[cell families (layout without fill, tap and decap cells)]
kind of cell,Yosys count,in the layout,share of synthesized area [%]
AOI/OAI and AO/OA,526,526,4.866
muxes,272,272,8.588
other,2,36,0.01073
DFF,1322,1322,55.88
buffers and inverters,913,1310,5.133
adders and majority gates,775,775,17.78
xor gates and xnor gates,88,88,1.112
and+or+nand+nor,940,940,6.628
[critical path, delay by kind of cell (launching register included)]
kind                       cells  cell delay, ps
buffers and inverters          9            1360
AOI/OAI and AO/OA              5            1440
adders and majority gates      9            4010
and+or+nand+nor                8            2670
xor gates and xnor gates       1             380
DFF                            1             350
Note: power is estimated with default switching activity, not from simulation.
[src/rtl/fss_ram.sv]
// Generic single-port-write, single-port-read RAM with a registered read.
// Stand-alone, no package dependency.
module fss_ram #(
  parameter int unsigned WIDTH = 8,
  parameter int unsigned DEPTH = 32
) (
  input  logic                     clk,
  input  logic                     we,
  input  logic [$clog2(DEPTH)-1:0] waddr,
  input  logic [WIDTH-1:0]         wdata,
  input  logic [$clog2(DEPTH)-1:0] raddr,
  output logic [WIDTH-1:0]         rdata
);

  logic [WIDTH-1:0] mem [DEPTH];

  always_ff @(posedge clk) begin
    if (we) begin
      mem[waddr] <= wdata;
    end
    rdata <= mem[raddr];
  end

endmodule

[src/rtl/fuzzy_subsequence_scorer_core.sv]
// Top level of the fuzzy subsequence scorer: greedy case-insensitive matcher
// with entry aggregation. Depends on fss_pkg and fss_ram.
//
//   channel  | direction | handshake          | contents
//   s_       | in        | s_tvalid/s_tready  | tdata: pattern_slot, ch; tuser: op, field_kind;
//            |           |                    | tlast: end_of_field
//   m_       | out       | m_tvalid/m_tready  | tdata: match_score
//   cfg_     | in        | cfg_we             | cfg_index selects register, cfg_wdata value
//
// One request is taken every cycle while s_tready is high; a result appears in the
// cycle after the request that causes it. The pattern RAM is read one position ahead,
// so the next pattern byte is already on its output when the following text byte
// arrives. Writes to the slot being fetched are forwarded. The input stalls
// only while a result waits in the output register and m_tready is low.
// Reset is synchronous and needs no clearing pass; the pattern RAM is not reset.
module fuzzy_subsequence_scorer_core (
  input  logic        clk,
  input  logic        rst,
  input  logic        s_tvalid,
  output logic        s_tready,
  input  logic [15:0] s_tdata,   // [4:0] pattern_slot, [12:5] ch, [15:13] zero
  input  logic [3:0]  s_tuser,   // [1:0] op, [3:2] field_kind
  input  logic        s_tlast,
  output logic        m_tvalid,
  input  logic        m_tready,
  output logic [15:0] m_tdata,   // [12:0] match_score, [15:13] zero
  input  logic        cfg_we,
  input  logic        cfg_index,
  input  logic [5:0]  cfg_wdata
);

  localparam int unsigned SW = fss_pkg::SLOT_W;
  localparam int unsigned LW = fss_pkg::LEN_W;
  localparam int unsigned CW = fss_pkg::SCORE_W;
  localparam int unsigned OW = fss_pkg::OUT_W;
  localparam int unsigned RW = fss_pkg::RUN_W;
  localparam int unsigned TW = fss_pkg::TLEN_W;
  localparam int unsigned IW = fss_pkg::INC_W;

  // Request fields
  logic [SW-1:0]      slot;
  logic [7:0]         ch;
  fss_pkg::op_t       op;
  fss_pkg::kind_t     kind;
  logic               accept;

  // Configuration
  logic [LW-1:0] pattern_length;
  logic          entry_mode;
  logic [LW-1:0] plen;

  // String state
  logic [LW-1:0] pattern_pos, pattern_pos_next;
  logic [RW-1:0] run_length, run_length_next;
  logic [CW-1:0] running_score, running_score_next;
  logic [7:0]    prev_char, prev_char_next;
  logic [TW-1:0] text_length, text_length_next;

  // Entry bests
  logic [OW-1:0] name_best, name_best_next;
  logic [OW-1:0] generic_best, generic_best_next;
  logic [CW-1:0] keyword_best, keyword_best_next;
  logic [CW-1:0] category_best, category_best_next;

  // Pattern RAM and forwarding
  logic          ram_we;
  logic [SW-1:0] ram_raddr;
  logic [7:0]    ram_rdata;
  logic          fwd_hit;
  logic [7:0]    fwd_data;
  logic [7:0]    pchar;

  // Feed datapath
  logic          is_kw;
  logic          is_semi;
  logic          do_feed;
  logic          matched;
  logic          start;
  logic          boundary;
  logic [IW-1:0] inc;
  logic [CW:0]   score_sum;
  logic [LW-1:0] f_pos;
  logic [RW-1:0] f_run;
  logic [CW-1:0] f_score;
  logic [TW-1:0] f_tl;
  logic [CW:0]   fin_sum;
  logic [CW-1:0] fin;
  logic [OW:0]   fin_x3;
  logic [OW-1:0] w3;
  logic [OW-1:0] w2;
  logic          clear_str;
  logic          seg_fold;
  logic [OW-1:0] entry_max;

  // Result
  logic          res_valid;
  logic [OW-1:0] res_score;
  logic [OW-1:0] match_score;

  assign slot     = s_tdata[SW-1:0];
  assign ch       = s_tdata[SW+7:SW];
  assign op       = fss_pkg::op_t'(s_tuser[1:0]);
  assign kind     = fss_pkg::kind_t'(s_tuser[3:2]);
  assign s_tready = !m_tvalid || m_tready;
  assign accept   = s_tvalid && s_tready;

  assign plen = (pattern_length > LW'(fss_pkg::MAX_PATTERN)) ?
                LW'(fss_pkg::MAX_PATTERN) : pattern_length;

  always_ff @(posedge clk) begin
    if (rst) begin
      pattern_length <= '0;
      entry_mode     <= 1'b0;
    end else if (cfg_we) begin
      unique case (fss_pkg::reg_index_t'(cfg_index))
        fss_pkg::REG_PATTERN_LENGTH: pattern_length <= cfg_wdata[LW-1:0];
        fss_pkg::REG_ENTRY_MODE:     entry_mode     <= cfg_wdata[0];
        default: ;
      endcase
    end
  end

  // The RAM is addressed with the position the string will have next cycle.
  assign ram_we    = accept && (op == fss_pkg::OP_LOAD) &&
                     ({1'b0, slot} < (SW + 1)'(fss_pkg::MAX_PATTERN));
  assign ram_raddr = rst ? '0 : pattern_pos_next[SW-1:0];

  fss_ram #(
    .WIDTH(8),
    .DEPTH(fss_pkg::MAX_PATTERN)
  ) u_pattern_ram (
    .clk   (clk),
    .we    (ram_we),
    .waddr (slot),
    .wdata (ch),
    .raddr (ram_raddr),
    .rdata (ram_rdata)
  );

  always_ff @(posedge clk) begin
    if (rst) begin
      fwd_hit <= 1'b0;
    end else begin
      fwd_hit <= ram_we && (slot == ram_raddr);
    end
    fwd_data <= ch;
  end

  assign pchar = fwd_hit ? fwd_data : ram_rdata;

  always_comb begin
    is_kw   = (kind == fss_pkg::KIND_KEYWORD) || (kind == fss_pkg::KIND_CATEGORY);
    is_semi = (ch == fss_pkg::CH_SEMI);
    do_feed = accept && (op == fss_pkg::OP_TEXT) && !(entry_mode && is_kw && is_semi);
    matched = (pattern_pos < plen) && (fss_pkg::fold(ch) == fss_pkg::fold(pchar));
    start   = (text_length == '0);
    boundary = start || (prev_char == fss_pkg::CH_SPACE) ||
               (prev_char == fss_pkg::CH_DASH) || (prev_char == fss_pkg::CH_UNDER) ||
               (prev_char == fss_pkg::CH_DOT) ||
               (fss_pkg::is_low(prev_char) && fss_pkg::is_up(ch));
    inc = IW'(1) + (boundary ? fss_pkg::BOUNDARY_BONUS : '0) +
          {1'b0, run_length, 2'b00} + (start ? fss_pkg::START_BONUS : '0) +
          IW'(ch == pchar);
    score_sum = {1'b0, running_score} + (CW + 1)'(inc);

    f_pos   = pattern_pos;
    f_run   = run_length;
    f_score = running_score;
    f_tl    = text_length;
    if (do_feed) begin
      f_tl = (text_length == '1) ? text_length : text_length + TW'(1);
      if (matched) begin
        f_score = score_sum[CW] ? fss_pkg::SCORE_MAX : score_sum[CW-1:0];
        f_run   = (run_length == '1) ? run_length : run_length + RW'(1);
        f_pos   = pattern_pos + LW'(1);
      end else if (pattern_pos < plen) begin
        f_run = '0;
      end
    end

    // Score of the string as it stands after this byte.
    fin_sum = {1'b0, f_score} +
              (({1'b0, f_tl} <= ((TW + 1)'(plen) + (TW + 1)'(2))) ?
               (CW + 1)'(fss_pkg::SHORT_BONUS) : '0);
    if (plen == '0) begin
      fin = CW'(1);
    end else if ((f_tl == '0) || (f_pos < plen)) begin
      fin = '0;
    end else begin
      fin = fin_sum[CW] ? fss_pkg::SCORE_MAX : fin_sum[CW-1:0];
    end
    fin_x3 = (OW + 1)'({fin, 1'b0}) + (OW + 1)'(fin);
    w3 = (fin_x3 > (OW + 1)'(fss_pkg::OUT_MAX)) ? fss_pkg::OUT_MAX : fin_x3[OW-1:0];
    w2 = {fin, 1'b0};

    clear_str = accept && ((op == fss_pkg::OP_END) ||
                ((op == fss_pkg::OP_TEXT) && (s_tlast || (entry_mode && is_kw && is_semi))));
    seg_fold  = accept && (op == fss_pkg::OP_TEXT) && entry_mode && is_kw &&
                (is_semi || s_tlast) && (f_tl != '0);

    entry_max = name_best;
    if (generic_best > entry_max) entry_max = generic_best;
    if (OW'(keyword_best) > entry_max) entry_max = OW'(keyword_best);
    if (OW'(category_best) > entry_max) entry_max = OW'(category_best);
  end

  always_comb begin
    if (clear_str) begin
      pattern_pos_next   = '0;
      run_length_next    = '0;
      running_score_next = '0;
      prev_char_next     = '0;
      text_length_next   = '0;
    end else begin
      pattern_pos_next   = f_pos;
      run_length_next    = f_run;
      running_score_next = f_score;
      prev_char_next     = do_feed ? ch : prev_char;
      text_length_next   = f_tl;
    end

    name_best_next     = name_best;
    generic_best_next  = generic_best;
    keyword_best_next  = keyword_best;
    category_best_next = category_best;
    res_valid          = 1'b0;
    res_score          = '0;

    if (accept) begin
      unique case (op)
        fss_pkg::OP_TEXT: begin
          if (!entry_mode) begin
            res_valid = s_tlast;
            res_score = OW'(fin);
          end else if (seg_fold) begin
            if (kind == fss_pkg::KIND_KEYWORD) begin
              if (fin > keyword_best) keyword_best_next = fin;
            end else begin
              if (fin > category_best) category_best_next = fin;
            end
          end else if (s_tlast && !is_kw) begin
            if (kind == fss_pkg::KIND_NAME) begin
              if (w3 > name_best) name_best_next = w3;
            end else begin
              if (w2 > generic_best) generic_best_next = w2;
            end
          end
        end
        fss_pkg::OP_END: begin
          res_valid = 1'b1;
          if (plen == '0) begin
            res_score = OW'(1);
          end else if (!entry_mode) begin
            res_score = '0;
          end else begin
            res_score = entry_max;
          end
          name_best_next     = '0;
          generic_best_next  = '0;
          keyword_best_next  = '0;
          category_best_next = '0;
        end
        fss_pkg::OP_LOAD, fss_pkg::OP_NONE: ;
        default: ;
      endcase
    end
  end

  always_ff @(posedge clk) begin
    if (rst) begin
      pattern_pos   <= '0;
      run_length    <= '0;
      running_score <= '0;
      prev_char     <= '0;
      text_length   <= '0;
      name_best     <= '0;
      generic_best  <= '0;
      keyword_best  <= '0;
      category_best <= '0;
      m_tvalid      <= 1'b0;
    end else begin
      pattern_pos   <= pattern_pos_next;
      run_length    <= run_length_next;
      running_score <= running_score_next;
      prev_char     <= prev_char_next;
      text_length   <= text_length_next;
      name_best     <= name_best_next;
      generic_best  <= generic_best_next;
      keyword_best  <= keyword_best_next;
      category_best <= category_best_next;
      if (res_valid) begin
        m_tvalid <= 1'b1;
      end else if (m_tready) begin
        m_tvalid <= 1'b0;
      end
    end
  end

  always_ff @(posedge clk) begin
    if (res_valid) begin
      match_score <= res_score;
    end
  end

  assign m_tdata = {3'b000, match_score};

endmodule
==> src/rtl/tlb_entry_probe_write_unit_defines.svh <==
// Assertion macros used by the top level of the translation buffer RTL.
`ifndef TLB_ENTRY_PROBE_WRITE_UNIT_DEFINES_SVH
`define TLB_ENTRY_PROBE_WRITE_UNIT_DEFINES_SVH

// Same-cycle implication, checked out of reset.
`define TEPW_ASSERT_SAME(lbl, ante, cons, msg) \
  lbl: assert property (@(posedge clk) disable iff (!rst_n) (ante) |-> (cons)) \
    else $error(msg);

// Next-cycle implication, checked out of reset.
`define TEPW_ASSERT_NEXT(lbl, ante, cons, msg) \
  lbl: assert property (@(posedge clk) disable iff (!rst_n) (ante) |=> (cons)) \
    else $error(msg);

`endif

==> src/rtl/tepw_pkg.sv <==
// Shared types and constants of the translation buffer.
package tepw_pkg;

  localparam int OPCODE_W = 2;
  localparam int VADDR_W  = 52;
  localparam int ASID_W   = 8;
  localparam int PFN_W    = 40;
  localparam int SLOT_W   = 8;
  localparam int MSLOT_W  = 6;

  typedef enum logic [OPCODE_W-1:0] {
    OP_PROBE = 2'd0,
    OP_WRITE = 2'd1,
    OP_READ  = 2'd2,
    OP_FLUSH = 2'd3
  } op_t;

  typedef enum logic [2:0] {
    ST_IDLE,
    ST_SCAN,
    ST_FETCH,
    ST_LOAD,
    ST_WRITE,
    ST_FLUSH,
    ST_PUSH
  } state_t;

  // Write and flush strobes toward the entry store.
  typedef struct packed {
    logic wr_en;
    logic flush;
  } st_ctl_t;

endpackage

==> src/rtl/tepw_match.sv <==
// Entry compare unit: masked page compare plus address-space check.
module tepw_match import tepw_pkg::*; #(
  parameter int VPN_BITS = 52
) (
  input  logic [VPN_BITS-1:0] probe_vpn,
  input  logic [ASID_W-1:0]   probe_asid,
  input  logic                e_present,
  input  logic [VPN_BITS-1:0] e_vpn,
  input  logic [VPN_BITS-1:0] e_mask,
  input  logic [ASID_W-1:0]   e_asid,
  input  logic                e_global,
  output logic                hit
);

  logic vpn_eq;
  logic asid_ok;

  // Set mask bits drop out of the compare.
  assign vpn_eq  = (((probe_vpn ^ e_vpn) & ~e_mask) == '0);
  assign asid_ok = e_global || (e_asid == probe_asid);
  assign hit     = e_present && vpn_eq && asid_ok;

endmodule

==> config.mk <==
export PLATFORM = sky130hd
export DESIGN_NAME = tepw_match
export DESIGN_NICKNAME = d
export VERILOG_FILES = /design/src/rtl/tlb_entry_probe_write_unit_defines.svh /design/src/rtl/tepw_pkg.sv /design/src/rtl/tepw_match.sv
export SDC_FILE = /design/constraint.sdc
export NUM_CORES = 1
export LEC_CHECK = 0
export ABC_AREA = 0
export CORE_AREA = 2 2 69 71
export DETAILED_ROUTE_END_ITERATION = 8
export DIE_AREA = 0 0 71 73
export DONT_BUFFER_PORTS = 1
export GPL_TIMING_DRIVEN = 0
export SLEW_MARGIN = 25
export SYNTH_ARGS = -nofsm -noshare
export SYNTH_HDL_FRONTEND = slang
export SYNTH_SLANG_ARGS = --single-unit
export TNS_END_PERCENT = 5
==> constraint.sdc <==
create_clock -name vclk -period 1.8
set_input_delay 0.09 -clock vclk [all_inputs]
set_output_delay 0.09 -clock vclk [all_outputs]
set_load 0.02 [all_outputs]
Yosys cells after proc, flatten, opt, wreduce, memory -nomap -nowiden

Index checks and enable logic that the tools add are counted.

Flip-flop bits (word level): 0
Input bits: 174
Output and inout bits: 1
Logic and storage cells: 8

Equal/unequal tests: 1
Bitwise gates (word level): 3
Reductions and logical operators: 4

Operators with widths:

| cell                | count |
|---|---|
| 52-bit AND          | 1 |
| 52-bit logical NOT  | 1 |
| 52-bit NOT          | 1 |
| 52-bit XOR          | 1 |
| 8-bit equality test | 1 |
| 1-bit logical AND   | 2 |
| 1-bit logical OR    | 1 |

Logic depth before layout (Yosys ltp)

Depth in word-level cells: 5
Mapped depth: 5
Mapped depth without buffers: 5

Worst setup path after synthesis

No wires, ideal clock.

Kind: input port to output port
From: in probe_asid[3]
To: out hit
Data arrival time: 1374 ps
Data required time: 1710 ps
Setup slack: 336 ps
Stages on the path: 5
Buffers on the path: 0
Cells stage by stage: xor2_1 > nor4_1 > a21oi_1 > or4_1 > nor4_2

Longest elaborated chain between the ends: 3

Ends and longest elaborated chain:

| item                | RTL line         | text |
|---|---|---|
| from (decl)         | tepw_match.sv:6  | `input logic [ASID_W-1:0] probe_asid,` |
| 8-bit equality test | tepw_match.sv:20 | `assign asid_ok = e_global \|\| (e_asid == probe_asid);` |
| 1-bit logical OR    | tepw_match.sv:20 |  |
| 1-bit logical AND   | tepw_match.sv:21 | `assign hit = e_present && vpn_eq && asid_ok;` |
| to (decl)           | tepw_match.sv:12 | `output logic hit` |

Every way passes these cells.

Final worst setup path

Same ends and word-level chain as after synthesis.

==> run summary <==
The run finished with clean final reports. For the number of clock buffers in the layout, the log shows 0. The number of cells in the finished layout apart from fillers is 160. The logs give 0.7248 for the tightest slew margin relative to the limit and 0.05010 mV for the worst vdd rail ir drop. The post-layout minimum cycle time is 1.600 ns. The number of nets still failing antenna checks after routing is 0.

After floorplanning, the core was divided into 25 placement rows. Data required time at the worst endpoint: 1.71 ns. For this run the aggregate overflow at the end of global routing stands at 0. From synthesis to final layout, the design area changed by 9.502%. Detailed routing inserted a total of 833 vias. The post-route total power came out at 0.2010 mW. The number of failing hold endpoints at the final stage is 0. The critical path in this run is classified as in -> out.

The data arrival at the endpoint of the critical path was 1.51 ns. The die covers 5183 um^2. Transition time at the pin with the least slew margin: 0.4098 ns. The netlist uses 12 different library cells.

The logs give 0.7567 for the weighted congestion at the end of routability-driven global placement and 0 for the final routed DRC violation total. The max-capacitance violation count came out at 0. The share of power burned in the clock network was 0; the number of global-route vias before repair was 729. The run gives 0 as the number of sequential cells.

The tools report the cts-stage hold buffer count as 0. The worst setup path is captured at an output pin. The mapped netlist covers 803.3 um^2. The final setup TNS is 0 ns, and the net switching power is 0.07052 mW. The maximum fanout count along the critical path is 1, and the register area share after synthesis is 0. Sorting the synthesized cells by area gives the leading types as sky130_fd_sc_hd__xnor2_1 57%, sky130_fd_sc_hd__o22ai_1 19%, sky130_fd_sc_hd__xor2_1 8.7%.

The proportion of power drawn by combinational gates came out at 1.000. After floorplanning, the core was sized to cover 4536 um^2. The area share of the largest cell type after synthesis came out at 0.5670.

The analysis attributes to cell leakage a power of 0.2193 nW. The fraction of layout cells with a size suffix above 1 was 0.01887. The max-slew violation total from the final report is 0, and the wire length of the first global-routing pass is 3153 um. During placement, the flow inserted port buffers numbering 0. The tightest hold path in the finished design has a slack of 0.4934 ns. The fraction of power spent switching nets is 0.3508. The logs give 106 for the cell count after synthesis and 0.07648 for the global-route total usage across every layer.

Counting every net in the synthesized netlist gives 280. Each instance of the synthesized netlist takes up on average 7.578 um^2. In the final design database the tool counted 282 nets. Initial antenna violation count: 0. The logs give 2 for the maximum number of pins on one net before global-route repair and 4 for the number of optimization iterations in the first detailed-route pass. For the achievable frequency, the log shows 625.0 MHz. Yosys printed 0 warnings.

In the routed layout, each cell is associated on average with a via count of 5.206. STA classifies the critical path startpoint as an input pin. The count of routing violations after the opening detailed-route iteration is 11.

Cell taking the most area after synthesis: sky130_fd_sc_hd__xnor2_1. For the wire length after detailed routing, the log shows 2543 um. The repair_antennas step left the layout with diodes totalling 0.

Detailed placement ended at an HPWL of 2520 um. The effective utilization at floorplan was 0.1771; the y dimension of the die was 73 um. In the final routed layout, each cell accounts on average for 15.89 um. Registers take 0 um^2.

After detailed placement, the total cell area comes to 870.8 um^2. Setup-violating endpoint count in the final report: 0. The run gives 0 as the sequential share of power.

For this design the ratio of total power to cell area is 228.6 nW/um^2. The cell-internal power was 0.1305 mW. The logs give 175 for the count of boundary I/O pins and 0 for the count of buffers added by post-CTS timing repair for setup. Including well taps, the total number of placed cells is 160. In this run the worst hold path is classified as in -> out.

The finished cells cover 879.6 um^2. The post-route fraction of the period consumed by the critical path works out to 0.8888. Setup repair after global routing left no endpoint under its margin. The die span in x is 71 um.
==> synth_stat cells <==
library cell,number
sky130_fd_sc_hd__xnor2_1,52
sky130_fd_sc_hd__o22ai_1,24
sky130_fd_sc_hd__nor2_1,11
sky130_fd_sc_hd__xor2_1,8
sky130_fd_sc_hd__nor4_1,3
sky130_fd_sc_hd__nand4_1,2
sky130_fd_sc_hd__a21oi_1,1
sky130_fd_sc_hd__nand3_1,1
sky130_fd_sc_hd__nor4_2,1
sky130_fd_sc_hd__o21ai_1,1
sky130_fd_sc_hd__o22ai_4,1
sky130_fd_sc_hd__or4_1,1
==> through the flow <==
step / setup slack [ns] / util
after CTS: 0.01924 / 0.1920
after detailed placement: 0.03001 / 0.1920
after floorplan: 0.3361 / -
after global routing: 0.1253 / 0.1939
after global placement: 0.09727 / 0.1920
final: 0.2001 / 0.1939
==> final cells by class <==
cell class	count	area (um^2)
fill	508	3656
multi-input combinational	106	812.0
tap	54	67.56
==> what timing repair did <==
item                                   in CTS  in global routing
gates resized for setup                     0                  1
setup endpoints to repair                   0                  1
endpoints found under the hold margin       0                  0
==> logic make-up after synthesis <==
group	Yosys count	synth area share
simple gates	19	0.1215
xor+xnor	60	0.6542
compound gates	27	0.2243
==> power by group through the flow <==
| stage | Sequential, mW | Combinational, mW | Clock, mW |
|---|---|---|---|
| finish | 0 | 0.201 | 0 |
| global route | 0 | 0.226 | 0 |
| CTS | 0 | 0.204 | 0 |
| detailed placement | 0 | 0.202 | 0 |
| global placement | 0 | 0.200 | 0 |
| floorplan | 0 | 0.180 | 0 |
==> path summary, 6_finish.rpt <==
check / start / endpoint / slack [ns] / cells past startpoint
hold / removal: e_present / hit / 0.49 / 3
setup / recovery: probe_asid[3] / hit / 0.20 / 5
==> layout by cell type (no fill, tap or decap) <==
cell type	n
sky130_fd_sc_hd__xnor2_1	52
sky130_fd_sc_hd__nor4_4	1
sky130_fd_sc_hd__nor4_1	3
sky130_fd_sc_hd__nand4_1	2
sky130_fd_sc_hd__nor2_1	11
sky130_fd_sc_hd__o22ai_4	1
sky130_fd_sc_hd__o21ai_1	1
sky130_fd_sc_hd__o22ai_1	24
sky130_fd_sc_hd__xor2_1	8
sky130_fd_sc_hd__or4_1	1
sky130_fd_sc_hd__a21oi_1	1
sky130_fd_sc_hd__nand3_1	1
==> worst max-delay path, stage by stage <==
cell and delay (ns):
sky130_fd_sc_hd__xor2_1 0.15, sky130_fd_sc_hd__nor4_1 0.34, sky130_fd_sc_hd__a21oi_1 0.11, sky130_fd_sc_hd__or4_1 0.48
sky130_fd_sc_hd__nor4_4 0.33
==> layer usage <==
metal  track usage  vias up  share of wire
met5             0        -              0
met4             0        0              0
met3      0.002762        0           0.12
met2        0.1610       85           0.56
met1       0.08971      363           0.32
li1              -      385              -
Note: power is estimated with default switching activity, not from simulation.
==> src/hw/rtl/tdr_pkg.sv <==
// shared types, constants and helpers for the tile dirty rectangle detector
package tdr_pkg;

  localparam int DIM_W     = 15;     // width of dimensions and box edges
  localparam int CNT_W     = 14;     // width of pixel column and row counters
  localparam int DIM_LIMIT = 16384;  // largest frame width or height
  localparam int RES_W     = 17;     // headroom for tile edge products

  localparam int PIX_W = 32;

  // configuration register indexes
  typedef enum logic [0:0] {
    REG_FRAME_WIDTH  = 1'b0,
    REG_FRAME_HEIGHT = 1'b1
  } reg_index_t;

  // one result item
  typedef struct packed {
    logic             changed;
    logic [DIM_W-1:0] left;
    logic [DIM_W-1:0] top;
    logic [DIM_W-1:0] right;
    logic [DIM_W-1:0] bottom;
  } result_t;

  // status from the tracker to the top level
  typedef struct packed {
    logic    last;
    result_t result;
  } trk_status_t;

  // largest frame height the tile row range can hold
  function automatic int row_limit(input int tile_size, input int max_tile_rows);
    int lim;
    lim = tile_size * max_tile_rows;
    if (lim > DIM_LIMIT) lim = DIM_LIMIT;
    return lim;
  endfunction

endpackage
———
Assignment:
From the entries above, extract only the lines running from the one containing "sky130_fd_sc_hd__nand3_1,1" through the one containing "after global routing: 0.1253 / 0.1939", inclusive.

Result:
sky130_fd_sc_hd__nand3_1,1
sky130_fd_sc_hd__nor4_2,1
sky130_fd_sc_hd__o21ai_1,1
sky130_fd_sc_hd__o22ai_4,1
sky130_fd_sc_hd__or4_1,1
==> through the flow <==
step / setup slack [ns] / util
after CTS: 0.01924 / 0.1920
after detailed placement: 0.03001 / 0.1920
after floorplan: 0.3361 / -
after global routing: 0.1253 / 0.1939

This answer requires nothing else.